## src/rtl/pipe_ctrl_pkg.sv

```systemverilog
`default_nettype none
// +----------------------------------------------------------------------------+
// | pipe_ctrl_pkg : shared constants and controller state encoding             |
// | Rev 1.0                                                                    |
// +----------------------------------------------------------------------------+

`ifndef ZERO_REG
`define ZERO_REG 5'h0
`endif
`ifndef ZERO_WORD
`define ZERO_WORD 32'h0
`endif
`ifndef HOLD_ENABLE
`define HOLD_ENABLE 1'b1
`endif
`ifndef HOLD_DISABLE
`define HOLD_DISABLE 1'b0
`endif

package pipe_ctrl_pkg;

    localparam logic [4:0]  C_ZERO_REG     = `ZERO_REG;
    localparam logic [31:0] C_ZERO_WORD    = `ZERO_WORD;
    localparam logic        C_HOLD_ENABLE  = `HOLD_ENABLE;
    localparam logic        C_HOLD_DISABLE = `HOLD_DISABLE;
    localparam int          C_CNT_W        = 8;

    typedef enum logic [1:0] {
        CTRL_RUN      = 2'd0,
        CTRL_LU_STALL = 2'd1,
        CTRL_FLUSH    = 2'd2,
        CTRL_BUS_WAIT = 2'd3
    } ctrl_state_t;

endpackage

`default_nettype wire

```

## src/rtl/pipe_ctrl_hazard_detect.sv

```systemverilog
`default_nettype none
// +----------------------------------------------------------------------------+
// | hazard_detect : load-use comparator between ex-stage rd and decode rs1/rs2 |
// | Rev 1.0                                                                    |
// +----------------------------------------------------------------------------+

module hazard_detect
    import pipe_ctrl_pkg::*;
(
    input  logic [4:0] id_reg1_raddr_i,
    input  logic [4:0] id_reg2_raddr_i,
    input  logic       ex_reg_we_i,
    input  logic [4:0] ex_reg_waddr_i,
    input  logic       ex_is_load_i,
    output logic       hit_o
);

    assign hit_o = ex_is_load_i && ex_reg_we_i && (ex_reg_waddr_i != C_ZERO_REG) &&
                   ((ex_reg_waddr_i == id_reg1_raddr_i) || (ex_reg_waddr_i == id_reg2_raddr_i));

endmodule

`default_nettype wire

```

## src/rtl/pipe_ctrl.sv

```systemverilog
`default_nettype none
// +----------------------------------------------------------------------------+
// | pipe_ctrl : hazard/sequencing controller (load-use, jump flush, bus wait)  |
// | Optional macro PIPE_CTRL_PERF_EN adds stall/flush performance counters.    |
// | Rev 1.0                                                                    |
// +----------------------------------------------------------------------------+

module pipe_ctrl
    import pipe_ctrl_pkg::*;
#(
    parameter int FLUSH_CYCLES = 2,
    parameter int BUS_TIMEOUT  = 255
)
(
    input  logic        clk,
    input  logic        rst,
    input  logic [4:0]  id_reg1_raddr_i,
    input  logic [4:0]  id_reg2_raddr_i,
    input  logic        ex_reg_we_i,
    input  logic [4:0]  ex_reg_waddr_i,
    input  logic        ex_is_load_i,
    input  logic        ex_jump_flag_i,
    input  logic [31:0] ex_jump_addr_i,
    input  logic        bus_req_i,
    input  logic        bus_ack_i,
    output logic        hold_pc_o,
    output logic        hold_if_id_o,
    output logic        flush_if_id_o,
    output logic        flush_id_ex_o,
    output logic        hold_all_o,
    output logic        jump_flag_o,
    output logic [31:0] jump_addr_o,
    output logic        bus_err_o
`ifdef PIPE_CTRL_PERF_EN
    ,
    output logic [31:0] perf_stall_cnt_o,
    output logic [31:0] perf_flush_cnt_o
`endif
);

    localparam logic [C_CNT_W-1:0] C_FLUSH_LOAD = C_CNT_W'(FLUSH_CYCLES - 1);
    localparam logic [C_CNT_W-1:0] C_TIMEOUT    = C_CNT_W'(BUS_TIMEOUT);

    ctrl_state_t        r_state, w_state_nxt;
    logic [C_CNT_W-1:0] r_cnt, w_cnt_nxt;
    logic               r_pend, w_pend_nxt;
    logic [31:0]        r_pend_addr, w_pend_addr_nxt;
    logic               w_lu_hit;
    logic [31:0]        w_jump_tgt;

    hazard_detect u_hazard_detect (
        .id_reg1_raddr_i (id_reg1_raddr_i),
        .id_reg2_raddr_i (id_reg2_raddr_i),
        .ex_reg_we_i     (ex_reg_we_i),
        .ex_reg_waddr_i  (ex_reg_waddr_i),
        .ex_is_load_i    (ex_is_load_i),
        .hit_o           (w_lu_hit)
    );

    // A jump deferred by a bus wait takes precedence over whatever is in ex now.
    assign w_jump_tgt = r_pend ? r_pend_addr : ex_jump_addr_i;

    always_comb begin
        w_state_nxt     = r_state;
        w_cnt_nxt       = r_cnt;
        w_pend_nxt      = r_pend;
        w_pend_addr_nxt = r_pend_addr;
        hold_pc_o       = C_HOLD_DISABLE;
        hold_if_id_o    = C_HOLD_DISABLE;
        hold_all_o      = C_HOLD_DISABLE;
        flush_if_id_o   = 1'b0;
        flush_id_ex_o   = 1'b0;
        jump_flag_o     = 1'b0;
        jump_addr_o     = C_ZERO_WORD;
        bus_err_o       = 1'b0;

        case (r_state)
            CTRL_RUN: begin
                if (bus_req_i && !bus_ack_i) begin
                    hold_all_o  = C_HOLD_ENABLE;
                    w_state_nxt = CTRL_BUS_WAIT;
                    w_cnt_nxt   = '0;
                    if (ex_jump_flag_i && !r_pend) begin
                        w_pend_nxt      = 1'b1;
                        w_pend_addr_nxt = ex_jump_addr_i;
                    end
                end else if (ex_jump_flag_i || r_pend) begin
                    jump_flag_o   = 1'b1;
                    jump_addr_o   = w_jump_tgt;
                    flush_if_id_o = 1'b1;
                    flush_id_ex_o = 1'b1;
                    w_pend_nxt    = 1'b0;
                    if (FLUSH_CYCLES > 1) begin
                        w_state_nxt = CTRL_FLUSH;
                        w_cnt_nxt   = C_FLUSH_LOAD;
                    end
                end else if (w_lu_hit) begin
                    hold_pc_o     = C_HOLD_ENABLE;
                    hold_if_id_o  = C_HOLD_ENABLE;
                    flush_id_ex_o = 1'b1;
                    w_state_nxt   = CTRL_LU_STALL;
                end
            end
            CTRL_LU_STALL: begin
                w_state_nxt = CTRL_RUN;
            end
            CTRL_FLUSH: begin
                // r_cnt counts the FLUSH-state cycles still owed, this one included.
                flush_if_id_o = 1'b1;
                flush_id_ex_o = 1'b1;
                if (ex_jump_flag_i) begin
                    jump_flag_o = 1'b1;
                    jump_addr_o = ex_jump_addr_i;
                    w_cnt_nxt   = C_FLUSH_LOAD;
                end else if (r_cnt <= C_CNT_W'(1)) begin
                    w_state_nxt = CTRL_RUN;
                    w_cnt_nxt   = '0;
                end else begin
                    w_cnt_nxt = r_cnt - C_CNT_W'(1);
                end
            end
            CTRL_BUS_WAIT: begin
                hold_all_o = C_HOLD_ENABLE;
                if (ex_jump_flag_i && !r_pend) begin
                    w_pend_nxt      = 1'b1;
                    w_pend_addr_nxt = ex_jump_addr_i;
                end
                if (bus_ack_i) begin
                    w_state_nxt = CTRL_RUN;
                    w_cnt_nxt   = '0;
                end else if (r_cnt >= C_TIMEOUT) begin
                    bus_err_o   = 1'b1;
                    w_pend_nxt  = 1'b0;
                    w_state_nxt = CTRL_RUN;
                    w_cnt_nxt   = '0;
                end else begin
                    w_cnt_nxt = r_cnt + C_CNT_W'(1);
                end
            end
            default: begin
                w_state_nxt = CTRL_RUN;
                w_cnt_nxt   = '0;
            end
        endcase

        // Outputs must drop the moment reset asserts, not at the next edge.
        if (!rst) begin
            hold_pc_o     = C_HOLD_DISABLE;
            hold_if_id_o  = C_HOLD_DISABLE;
            hold_all_o    = C_HOLD_DISABLE;
            flush_if_id_o = 1'b0;
            flush_id_ex_o = 1'b0;
            jump_flag_o   = 1'b0;
            jump_addr_o   = C_ZERO_WORD;
            bus_err_o     = 1'b0;
        end
    end

    always_ff @(posedge clk or negedge rst) begin
        if (!rst) begin
            r_state     <= CTRL_RUN;
            r_cnt       <= '0;
            r_pend      <= 1'b0;
            r_pend_addr <= C_ZERO_WORD;
        end else begin
            r_state     <= w_state_nxt;
            r_cnt       <= w_cnt_nxt;
            r_pend      <= w_pend_nxt;
            r_pend_addr <= w_pend_addr_nxt;
        end
    end

`ifdef PIPE_CTRL_PERF_EN
    logic [31:0] r_perf_stall;
    logic [31:0] r_perf_flush;

    always_ff @(posedge clk or negedge rst) begin
        if (!rst) begin
            r_perf_stall <= '0;
            r_perf_flush <= '0;
        end else begin
            if ((hold_pc_o || hold_all_o) && (r_perf_stall != 32'hFFFF_FFFF)) begin
                r_perf_stall <= r_perf_stall + 32'd1;
            end
            if (flush_id_ex_o && (r_perf_flush != 32'hFFFF_FFFF)) begin
                r_perf_flush <= r_perf_flush + 32'd1;
            end
        end
    end

    assign perf_stall_cnt_o = r_perf_stall;
    assign perf_flush_cnt_o = r_perf_flush;
`endif

endmodule

`default_nettype wire

```
**src/rtl/bus_arb.sv**
```systemverilog
// Two-master (instruction / data) to single system bus arbiter with round-robin
// tie-breaking, combinational pass-through while a master owns the bus, and a bus timeout.
module bus_arb #(
    parameter int ADDR_WIDTH = 32,
    parameter int DATA_WIDTH = 32,
    parameter int BEN_WIDTH  = 4,
    parameter int TMO_CYCLES = 256
) (
    input  logic                  clk,
    input  logic                  nrst,
    // instruction master (read-only)
    input  logic [ADDR_WIDTH-1:0] i_IAddr,
    input  logic                  i_ICmd,
    output logic [DATA_WIDTH-1:0] o_IData,
    output logic                  o_IRdy,
    output logic                  o_IErr,
    // data master
    input  logic [ADDR_WIDTH-1:0] i_DAddr,
    input  logic                  i_DCmd,
    input  logic                  i_DRnW,
    input  logic [BEN_WIDTH-1:0]  i_DBen,
    input  logic [DATA_WIDTH-1:0] i_DData,
    output logic [DATA_WIDTH-1:0] o_DData,
    output logic                  o_DRdy,
    output logic                  o_DErr,
    // system bus
    output logic [ADDR_WIDTH-1:0] o_SAddr,
    output logic                  o_SCmd,
    output logic                  o_SRnW,
    output logic [BEN_WIDTH-1:0]  o_SBen,
    output logic [DATA_WIDTH-1:0] o_SData,
    input  logic [DATA_WIDTH-1:0] i_SData,
    input  logic                  i_SRdy,
    input  logic                  i_SErr
);

    typedef enum logic [1:0] {
        IDLE  = 2'd0,
        OWN_I = 2'd1,
        OWN_D = 2'd2
    } state_t;

    typedef enum logic {
        MST_I = 1'b0,
        MST_D = 1'b1
    } mst_t;

    // A single-bit counter is enough when the timeout is disabled or one cycle long.
    localparam int               CNT_W    = (TMO_CYCLES > 1) ? $clog2(TMO_CYCLES) : 1;
    localparam bit               TMO_EN   = (TMO_CYCLES != 0);
    localparam logic [CNT_W-1:0] CNT_MAX  = '1;
    localparam logic [CNT_W-1:0] CNT_LAST = TMO_EN ? CNT_W'(TMO_CYCLES - 1) : CNT_MAX;

    state_t           state_q, state_d;
    mst_t             lg_q, lg_d;
    logic [CNT_W-1:0] cnt_q, cnt_d;

    logic             tmo_hit;
    logic             bus_err;
    logic             bus_rdy;
    logic             bus_done;
    logic [CNT_W-1:0] cnt_inc;

    // A genuine slave response in the timeout cycle beats the timeout; Err beats Rdy.
    assign tmo_hit  = TMO_EN && (cnt_q == CNT_LAST);
    assign bus_err  = i_SErr | (tmo_hit & ~i_SRdy);
    assign bus_rdy  = i_SRdy & ~i_SErr;
    assign bus_done = bus_err | bus_rdy;
    assign cnt_inc  = (cnt_q == CNT_MAX) ? cnt_q : cnt_q + CNT_W'(1);

    always_ff @(posedge clk) begin
        if (!nrst) begin
            state_q <= IDLE;
            lg_q    <= MST_I;
            cnt_q   <= '0;
        end else begin
            state_q <= state_d;
            lg_q    <= lg_d;
            cnt_q   <= cnt_d;
        end
    end

    always_comb begin
        state_d = state_q;
        lg_d    = lg_q;
        cnt_d   = cnt_q;

        o_IData = '0;
        o_IRdy  = 1'b0;
        o_IErr  = 1'b0;
        o_DData = '0;
        o_DRdy  = 1'b0;
        o_DErr  = 1'b0;
        o_SAddr = '0;
        o_SCmd  = 1'b0;
        o_SRnW  = 1'b0;
        o_SBen  = '0;
        o_SData = '0;

        unique case (state_q)
            IDLE: begin
                // On a tie, the master that did not win last time is served.
                if (i_DCmd && (!i_ICmd || (lg_q == MST_I))) begin
                    state_d = OWN_D;
                    lg_d    = MST_D;
                    cnt_d   = '0;
                end else if (i_ICmd) begin
                    state_d = OWN_I;
                    lg_d    = MST_I;
                    cnt_d   = '0;
                end
            end

            OWN_I: begin
                o_SCmd  = 1'b1;
                o_SAddr = i_IAddr;
                o_SRnW  = 1'b1;
                o_SBen  = '1;
                o_SData = '0;
                o_IData = i_SData;
                o_IErr  = bus_err;
                o_IRdy  = bus_rdy;
                if (bus_done) begin
                    state_d = IDLE;
                end else begin
                    cnt_d = cnt_inc;
                end
            end

            OWN_D: begin
                o_SCmd  = 1'b1;
                o_SAddr = i_DAddr;
                o_SRnW  = i_DRnW;
                o_SBen  = i_DBen;
                o_SData = i_DData;
                o_DData = i_SData;
                o_DErr  = bus_err;
                o_DRdy  = bus_rdy;
                if (bus_done) begin
                    state_d = IDLE;
                end else begin
                    cnt_d = cnt_inc;
                end
            end

            default: begin
                state_d = IDLE;
            end
        endcase
    end

endmodule

```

__________

Only a number is wanted here: how many lines above hold the string "instruction"?

2